How many more devastating hurricanes like Sandy must we endure before people recognize that such storms, which had long been considered a once in a century phenomenon, are now a regular part of life's fabric. Hurricane Sandy is the most costly natural event in American history. The Jersey shore, Staten Island, and the lower part of Manhattan in New York City are a wreck. The damage is estimated to be in the tens of billions of dollars.
Storms like Sandy are becoming all too common, and the reason why is not complicated. We are responsible. The warming of the atmosphere is driven largely by our consumption of hydrocarbon fuels. The physics is not complicated.
It is natural for the sunlight to enter the planet's atmosphere. It is also natural for a large portion of that solar energy to be reflected back out again. The amount of solar energy entering the atmosphere depends on many factors, including cyclical and seasonal weather patterns. The amount of heat trapped in the atmosphere is closely correlated to the amount of carbon dioxide (CO2) lingering in the upper atmosphere. If you look at a graph of CO2 alongside average temperature, you find that they rise almost in lockstep
When you burn oil, coal, or natural gas, what comes out of the exhaust is CO2, and a whole bunch of other nasty hydrocarbon pollutants. That's not theory. That's a fact. When you pump billions of tons of dirty exhaust into the atmosphere, you enable the conditions warming the atmosphere. More pollutants translates to higher average temperatures. It causes glaciers to melt. It causes the arctic icecap to melt. It perturbs weather patterns, causing unprecedented extremes. There are not two sides to this. There is one truth. It's physics. It's a fact. The amount of extra energy attributable to human activity that gets into the atmosphere every single day is equivalent to 400,000 Hiroshima sized atomic bombs.
Hurricane Sandy hammered the East coast with a storm surge that caused jaw dropping destruction. Hurricanes are a natural phenomenon. Storms like Sandy and Katrina are beyond normal because of their power. That additional strength starts with elevated ocean temperatures.caused by human induced global warming. The temperature rise in the Gulf of Mexico that propagated the unprecedented damage caused by Hurricane Katrina was less than two degrees fahrenheit. On a global scale, humanity has never faced anything close to the challenge of climate change. Sandy and Katrina are the tip of the iceberg to use a bad pun; a harbinger of much worse things to come.

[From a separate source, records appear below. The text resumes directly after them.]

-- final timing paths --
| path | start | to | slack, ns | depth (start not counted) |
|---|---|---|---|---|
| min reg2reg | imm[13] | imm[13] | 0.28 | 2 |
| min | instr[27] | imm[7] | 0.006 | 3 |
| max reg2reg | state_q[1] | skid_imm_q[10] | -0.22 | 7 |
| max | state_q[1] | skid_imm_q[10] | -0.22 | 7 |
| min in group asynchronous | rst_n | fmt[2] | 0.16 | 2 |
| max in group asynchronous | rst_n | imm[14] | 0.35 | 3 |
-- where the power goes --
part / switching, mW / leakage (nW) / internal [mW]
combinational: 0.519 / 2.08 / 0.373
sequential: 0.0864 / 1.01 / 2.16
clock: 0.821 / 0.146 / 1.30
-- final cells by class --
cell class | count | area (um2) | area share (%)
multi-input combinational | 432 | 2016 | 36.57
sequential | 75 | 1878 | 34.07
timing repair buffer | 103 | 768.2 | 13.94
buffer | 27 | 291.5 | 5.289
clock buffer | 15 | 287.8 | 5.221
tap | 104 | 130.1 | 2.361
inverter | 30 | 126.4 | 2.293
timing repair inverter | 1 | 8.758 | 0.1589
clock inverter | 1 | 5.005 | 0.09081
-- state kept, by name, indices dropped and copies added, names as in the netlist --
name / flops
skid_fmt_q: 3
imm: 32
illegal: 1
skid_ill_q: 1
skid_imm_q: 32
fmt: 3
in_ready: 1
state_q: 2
<file path="config.mk">
export PLATFORM = sky130hd
export DESIGN_NAME = adder_sequencer_flat
export DESIGN_NICKNAME = d
export VERILOG_FILES = /design/src/rtl/adder_sequencer_if.sv /design/src/rtl/adder_sequencer.sv /design/src/flat_wrapper.sv
export SDC_FILE = /design/constraint.sdc
export NUM_CORES = 1
export LEC_CHECK = 0
export ABC_AREA = 1
export CORE_MARGIN = 2
export CORE_UTILIZATION = 35
export DETAILED_ROUTE_END_ITERATION = 16
export PLACE_DENSITY = 0.66
export SLEW_MARGIN = 20
export SYNTH_ARGS = -nofsm -noshare
export SYNTH_HDL_FRONTEND = slang
export SYNTH_SLANG_ARGS = --single-unit
</file>
<file path="constraint.sdc">
create_clock -name clk -period 7.2 [get_ports clk]
set_input_delay 1.8 -clock clk [delete_from_list [all_inputs] [get_ports clk]]
set_output_delay 1.8 -clock clk [all_outputs]
set_load 0.02 [all_outputs]
</file>
<file path="src/rtl/adder_sequencer_if.sv">
// Operand/result handshake bundle for adder_sequencer.
// The producer/consumer side uses the master modport; the block uses slave.
interface adder_sequencer_if #(
  parameter int WIDTH = 32
);
  logic             in_valid;
  logic             in_ready;
  logic [WIDTH-1:0] augend;
  logic [WIDTH-1:0] addend;
  logic             sub;
  logic             cin;
  logic             busy;
  logic             out_valid;
  logic             out_ready;
  logic [WIDTH-1:0] sum;
  logic             carry;
  logic             overflow;

  modport master (
    output in_valid, augend, addend, sub, cin, out_ready,
    input  in_ready, busy, out_valid, sum, carry, overflow
  );

  modport slave (
    input  in_valid, augend, addend, sub, cin, out_ready,
    output in_ready, busy, out_valid, sum, carry, overflow
  );
endinterface

</file>
<file path="src/rtl/adder_sequencer.sv">
// Multi-cycle add/subtract: one SLICE-bit adder is reused over N = WIDTH/SLICE
// cycles, rippling the carry through a register from the LSB slice upward.
// WIDTH must be an integer multiple of SLICE; SLICE = WIDTH gives one RUN cycle.
module adder_sequencer #(
  parameter int WIDTH = 32,
  parameter int SLICE = 8
) (
  input  logic               clk,
  input  logic               reset,
  adder_sequencer_if.slave   bus
);

  localparam int N     = WIDTH / SLICE;
  localparam int IDX_W = (N > 1) ? $clog2(N) : 1;

  typedef enum logic [1:0] {
    IDLE = 2'd0,
    RUN  = 2'd1,
    DONE = 2'd2
  } state_t;

  state_t             state_q, state_d;
  logic [WIDTH-1:0]   a_q, a_d;       // latched augend
  logic [WIDTH-1:0]   b_q, b_d;       // latched addend, already inverted for subtract
  logic [WIDTH-1:0]   res_q, res_d;   // result, filled one slice per RUN cycle
  logic               c_q, c_d;       // ripple carry between slices
  logic               carry_q, carry_d;
  logic               ovf_q, ovf_d;
  logic [IDX_W-1:0]   idx_q, idx_d;

  logic [SLICE-1:0]   a_slice;
  logic [SLICE-1:0]   b_slice;
  logic [SLICE:0]     slice_sum;
  logic               last_slice;

  // Shared slice adder: current slice of both operands plus the ripple carry
  always_comb begin
    a_slice    = a_q[int'(idx_q)*SLICE +: SLICE];
    b_slice    = b_q[int'(idx_q)*SLICE +: SLICE];
    slice_sum  = {1'b0, a_slice} + {1'b0, b_slice} + {{SLICE{1'b0}}, c_q};
    last_slice = (idx_q == IDX_W'(N - 1));
  end

  // Next-state and datapath update for IDLE -> RUN -> DONE sequencing
  always_comb begin
    // NOTE: every signal gets its hold value first so no path leaves it
    // unassigned; a missing default here would infer a latch.
    state_d = state_q;
    a_d     = a_q;
    b_d     = b_q;
    res_d   = res_q;
    c_d     = c_q;
    carry_d = carry_q;
    ovf_d   = ovf_q;
    idx_d   = idx_q;

    unique case (state_q)
      IDLE: begin
        if (bus.in_valid) begin
          a_d     = bus.augend;
          b_d     = bus.addend ^ {WIDTH{bus.sub}};
          c_d     = bus.sub ? 1'b1 : bus.cin;
          idx_d   = '0;
          state_d = RUN;
        end
      end
      RUN: begin
        res_d[int'(idx_q)*SLICE +: SLICE] = slice_sum[SLICE-1:0];
        c_d   = slice_sum[SLICE];
        idx_d = idx_q + 1'b1;
        if (last_slice) begin
          // The top slice's MSB is the result sign bit.
          carry_d = slice_sum[SLICE];
          ovf_d   = (a_q[WIDTH-1] == b_q[WIDTH-1]) &&
                    (slice_sum[SLICE-1] != a_q[WIDTH-1]);
          state_d = DONE;
        end
      end
      DONE: begin
        if (bus.out_ready) begin
          state_d = IDLE;
        end
      end
      default: state_d = IDLE;
    endcase
  end

  // State register with synchronous reset that also aborts any operation
  always_ff @(posedge clk) begin
    // NOTE: registers use non-blocking assignments so every flop samples the
    // pre-edge values regardless of statement order.
    if (reset) begin
      state_q <= IDLE;
      a_q     <= '0;
      b_q     <= '0;
      res_q   <= '0;
      c_q     <= 1'b0;
      carry_q <= 1'b0;
      ovf_q   <= 1'b0;
      idx_q   <= '0;
    end else begin
      state_q <= state_d;
      a_q     <= a_d;
      b_q     <= b_d;
      res_q   <= res_d;
      c_q     <= c_d;
      carry_q <= carry_d;
      ovf_q   <= ovf_d;
      idx_q   <= idx_d;
    end
  end

  assign bus.in_ready  = (state_q == IDLE);
  assign bus.busy      = (state_q == RUN);
  assign bus.out_valid = (state_q == DONE);
  assign bus.sum       = res_q;
  assign bus.carry     = carry_q;
  assign bus.overflow  = ovf_q;

endmodule

</file>
<file path="src/flat_wrapper.sv">
// flat-port wrapper written by rule: the top's interface ports become plain ports
module adder_sequencer_flat 
#(
  parameter int WIDTH = 32,
  parameter int SLICE = 8
)
  (clk, reset, bus_in_valid, bus_augend, bus_addend, bus_sub, bus_cin, bus_out_ready, bus_in_ready, bus_busy, bus_out_valid, bus_sum, bus_carry, bus_overflow);
  adder_sequencer_if #(.WIDTH(WIDTH)) bus_i ();
  input  logic clk;
  input  logic reset;
  input wire logic [$bits(bus_i.in_valid)-1:0] bus_in_valid;
  input wire logic [$bits(bus_i.augend)-1:0] bus_augend;
  input wire logic [$bits(bus_i.addend)-1:0] bus_addend;
  input wire logic [$bits(bus_i.sub)-1:0] bus_sub;
  input wire logic [$bits(bus_i.cin)-1:0] bus_cin;
  input wire logic [$bits(bus_i.out_ready)-1:0] bus_out_ready;
  output wire logic [$bits(bus_i.in_ready)-1:0] bus_in_ready;
  output wire logic [$bits(bus_i.busy)-1:0] bus_busy;
  output wire logic [$bits(bus_i.out_valid)-1:0] bus_out_valid;
  output wire logic [$bits(bus_i.sum)-1:0] bus_sum;
  output wire logic [$bits(bus_i.carry)-1:0] bus_carry;
  output wire logic [$bits(bus_i.overflow)-1:0] bus_overflow;
  assign bus_i.in_valid = bus_in_valid;
  assign bus_i.augend = bus_augend;
  assign bus_i.addend = bus_addend;
  assign bus_i.sub = bus_sub;
  assign bus_i.cin = bus_cin;
  assign bus_i.out_ready = bus_out_ready;
  assign bus_in_ready = bus_i.in_ready;
  assign bus_busy = bus_i.busy;
  assign bus_out_valid = bus_i.out_valid;
  assign bus_sum = bus_i.sum;
  assign bus_carry = bus_i.carry;
  assign bus_overflow = bus_i.overflow;
  adder_sequencer #(.WIDTH(WIDTH), .SLICE(SLICE)) u_core (.clk(clk), .reset(reset), .bus(bus_i));
endmodule
</file>
==> metrics.yaml <==
run:
  maxCapViolations: 0
grt:
  antenna_found_initial: 0
  grt_pass1_vias: 4220
  grt_max_degree: 70
  grt_remaining_overflow: 0
  grt_pass1_wl_mm: 20.1
  grt_usage_pct: 16.8
detailed_routing:
  postRouteAntennaNets: 0
  first_iter_violations: 320
  viasPerCell: 4.90
  vias: 4461
  drc_errors: 0
  routed_wl_mm: 12.4
  drtPass1Iterations: 4
  wire_per_inst_um: 13.6
synthesis:
  ys.flop_type: "dfxtp_1"
  synth_fa_ha_area_share_pct: 4.15
  synth_top_family_by_area: "simple AND/OR/NAND/NOR gates"
  syn_area_um2: 4890
  synth_nets: 728
  synthTopCellsByCount: "143 x nor2_1, 103 x dfxtp_1, 87 x nand2_1"
  yosysTopAreaCell: "dfxtp_1"
  yosysMostFrequentCell: "nor2_1"
  synth_warnings: 0
  synth_cells: 643
  ys_async_sr_fraction_pct: 0
  yosys.area_share.simple_pct: 22.5
  synth.top_cells.by_area: "dfxtp_1 42%, nor2_1 11%, nand2_1 6.7%"
  synthXorXnorAreaFrac_pct: 6.27
  synth-seq-area-share_pct: 42.2
  synth_compound_area_share_pct: 18.5
  synth_area_per_cell_um2: 7.60
  synthMuxAreaShare_pct: 0
  synth_edf_count: 0
  synth_cell_types: 34
  ys_ff_latch: 103
  yosysTopAreaCellShare_pct: 42.2
layout:
  syn2layout_area_growth_pct: 28.9
  fin_cells: 910
  num-nets-final: 810
  drive_above_1_share_pct: 4.79
  fin_util_pct: 45.7
  antenna_cells: 0
run_status:
  outcome: "finished clean"
timing:
  final.setup_skew_ns: 0.00934
  max_freq_mhz: 269
  rsz0062_at_grt: "false"
  setup_viol: 0
  finalHoldViolCount: 0
  tightestPinTransition_ns: 0.878
  period_needed_ns: 3.72
  fin_crit_sh_pct: 51.7
  report.final.slew_viol_count: 0
  slew_headroom_pct: 41.5
  fin_setup_tns_ns: 0
critical_path:
  crit_path_frequent_cell: "nand2_1"
  endpoint_kind: "register"
  cp_slowest_cell: "dfxtp_1"
  r2r_cells: 11
  reg2reg_from: "u_core.idx_q[1]"
  crit_fanout: 21
  crit_chain: "clkinv_1 > a32oi_1 > inv_1 > fa_1 > inv_1 > nand2_1 > nand2_1 > nand2_1 > xnor2_1 > nand4_1 > a21oi_1"
  cp-start-kind: "register"
  r2r-end: "u_core.bus.sum[28]"
  path_buf_inv: 3
  crit_type: "reg -> reg"
  slowest_delay_ns: 0.82
  cp.arrival_ns: 4.00
  reg2reg_slack_ns: 3.48
  crit_family: "buffers and inverters"
  required_ns: 7.48
placed_design:
  gp_congestion: 0.864
  portBuffers: 106
  hpwl_mm: 9.04
  dp_cells: 894
clock_network:
  cts_max_path_buffers: 2
  path_clk_slew_ns: 0.07
  clk_latency_ns: 0.35
  clock_sinks: 103
  cts-htree-levels: 3
  clockRootBuffer: "clkbuf_16"
  postCtsSetupBuffers: 0
  cts_tree: "done"
  cts_buffers: 9
  cts_resized: 0
  cts_hold_buf: 0
floorplan:
  floorplan.rows: 43
  die_area_um2: 14900
  initial_core_util_pct: 35.5
  die_w_um: 122
  coreArea_um2: 13800
  fp.dieH_um: 122
  ioPinCount: 107
power_and_ir_drop:
  p_per_area_nw_per_um2: 229
  leakagePower_nw: 2.37
  peakVddDrop_mv: 0.151
min_path:
  hold_start: "u_core.bus.sum[28]"
  hp-class: "reg -> reg"
  min_delay_worst_endpoint: "u_core.bus.sum[28]"
  hold_depth: 2
==> flip-flops by register name, indices dropped and copies added (netlist names) <==
register / cells
u_core.bus.sum: 32
u_core.bus.overflow: 1
u_core.idx_q: 2
u_core.b_q: 32
u_core.state_q: 2
u_core.a_q: 32
u_core.bus.carry: 1
u_core.c_q: 1
==> placed cells by master (no fill, tap or decap), drive strengths merged, types with 15 or more instances in the layout <==
master and count:
a211oi 32, clkdlybuf4s50 104, a21oi 39, inv 33
dfxtp 103, o21ai 63, nand3 15, nand2 90
xnor2 33, nor2 148
==> final cells by class <==
| cell class | count | area (um^2) |
|---|---|---|
| Sequential cell | 103 | 2060 |
| Clock inverter | 7 | 77.6 |
| Tap cell | 180 | 225 |
| Multi-Input combinational cell | 470 | 2510 |
| Timing Repair Buffer | 110 | 1080 |
| Inverter | 31 | 116 |
| Clock buffer | 9 | 225 |
| Fill cell | 1412 | 7470 |
==> power by group <==
| part | internal, W | switching (W) | total [W] |
|---|---|---|---|
| Combinational | 0.000133 | 0.000201 | 0.000333 |
| Clock | 0.000246 | 0.000236 | 0.000482 |
| Sequential | 0.000608 | 0.0000222 | 0.000630 |
==> per-stage QoR <==
step / power [W] / worst slack (ns) / area, um^2 / hold WS [ns]
floorplan: 0.000862 / 4.48 / 4890 / 0.430
global placement: 0.000966 / 3.31 / 6000 / 0.451
detailed placement: 0.000976 / 3.13 / 6000 / 0.457
CTS: 0.00145 / 3.48 / 6300 / 0.468
global route: 0.00152 / 3.22 / 6300 / 0.481
finish: 0.00145 / 3.48 / 6300 / 0.466
==> worst max-delay path by stage <==
stage,start,to,cells after the start
6_report,u_core.idx_q[1],u_core.bus.sum[28],11
5_1_grt,u_core.idx_q[1],u_core.bus.sum[14],14
2_1_floorplan,reset,u_core.bus.sum[10],4
3_3_place_gp,bus_in_valid,u_core.b_q[21],6
4_1_cts,u_core.idx_q[1],u_core.bus.sum[28],11
3_5_place_dp,bus_in_valid,u_core.b_q[18],6
==> layer usage <==
metal  GRT usage [%]  vias up  share of wire (%)
met2            28.4      125                 47
met4            4.02        0                1.4
met5               0        -                  0
li1                -     2298                  -
met3            3.00       13                4.6
met1            22.3     2025                 47
==> kinds of logic (layout without fill, tap and decap cells) <==
| group | count (synthesis) | in the layout |
|---|---|---|
| and+or+nand+nor | 264 | 264 |
| AOI/OAI and AO/OA | 156 | 156 |
| DFF | 103 | 103 |
| buffers and inverters | 70 | 157 |
| xor gates and xnor gates | 35 | 35 |
| adders and majority gates | 15 | 15 |
==> worst reg2reg max path, delay by kind of cell, from the launching register on <==
family	cells	cell delay [ns]
buffers and inverters	3	0.95
xor gates and xnor gates	1	0.46
AOI/OAI and AO/OA	2	0.64
and+or+nand+nor	4	0.34
DFF	1	0.82
adders and majority gates	1	0.44
No activity file was read; power rests on OpenSTA's default activity.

Climate denial has become a growth industry, funded by companies like Exxon Mobil and billionaires like the Koch Brothers, who are heavily invested in Canadian tar sands. Conservative climate deniers sell the line that the jury is still out about climate change; that at worst its a hoax and at best it has not been proven. Groups like the Heartland Institute employ a small cadre of academic shills who, in effect, have sold their professional credentials to cast doubt on human induced climate change. The confusion these so-called scientists create enables the fossil energy giants to continue 'doing the dirty', business as usual.
Literally thousands of climate scientists stand together affirming unequivocally that human uinduced climate change is real. On the other side, there are a handful of naysayers 'scienitsts', most or all of whom are being bankrolled by the fossil energy giants. Along with media outlets like Fox News, these 'hired gun' obfuscators sew skepticism about climate change.
Unfortunately, it seems we're going to have to endure more mega-scale weather disasters before the public wakes up sufficienty to face our self-generated, and very daunting climate change reality. I find it deeply unsettling.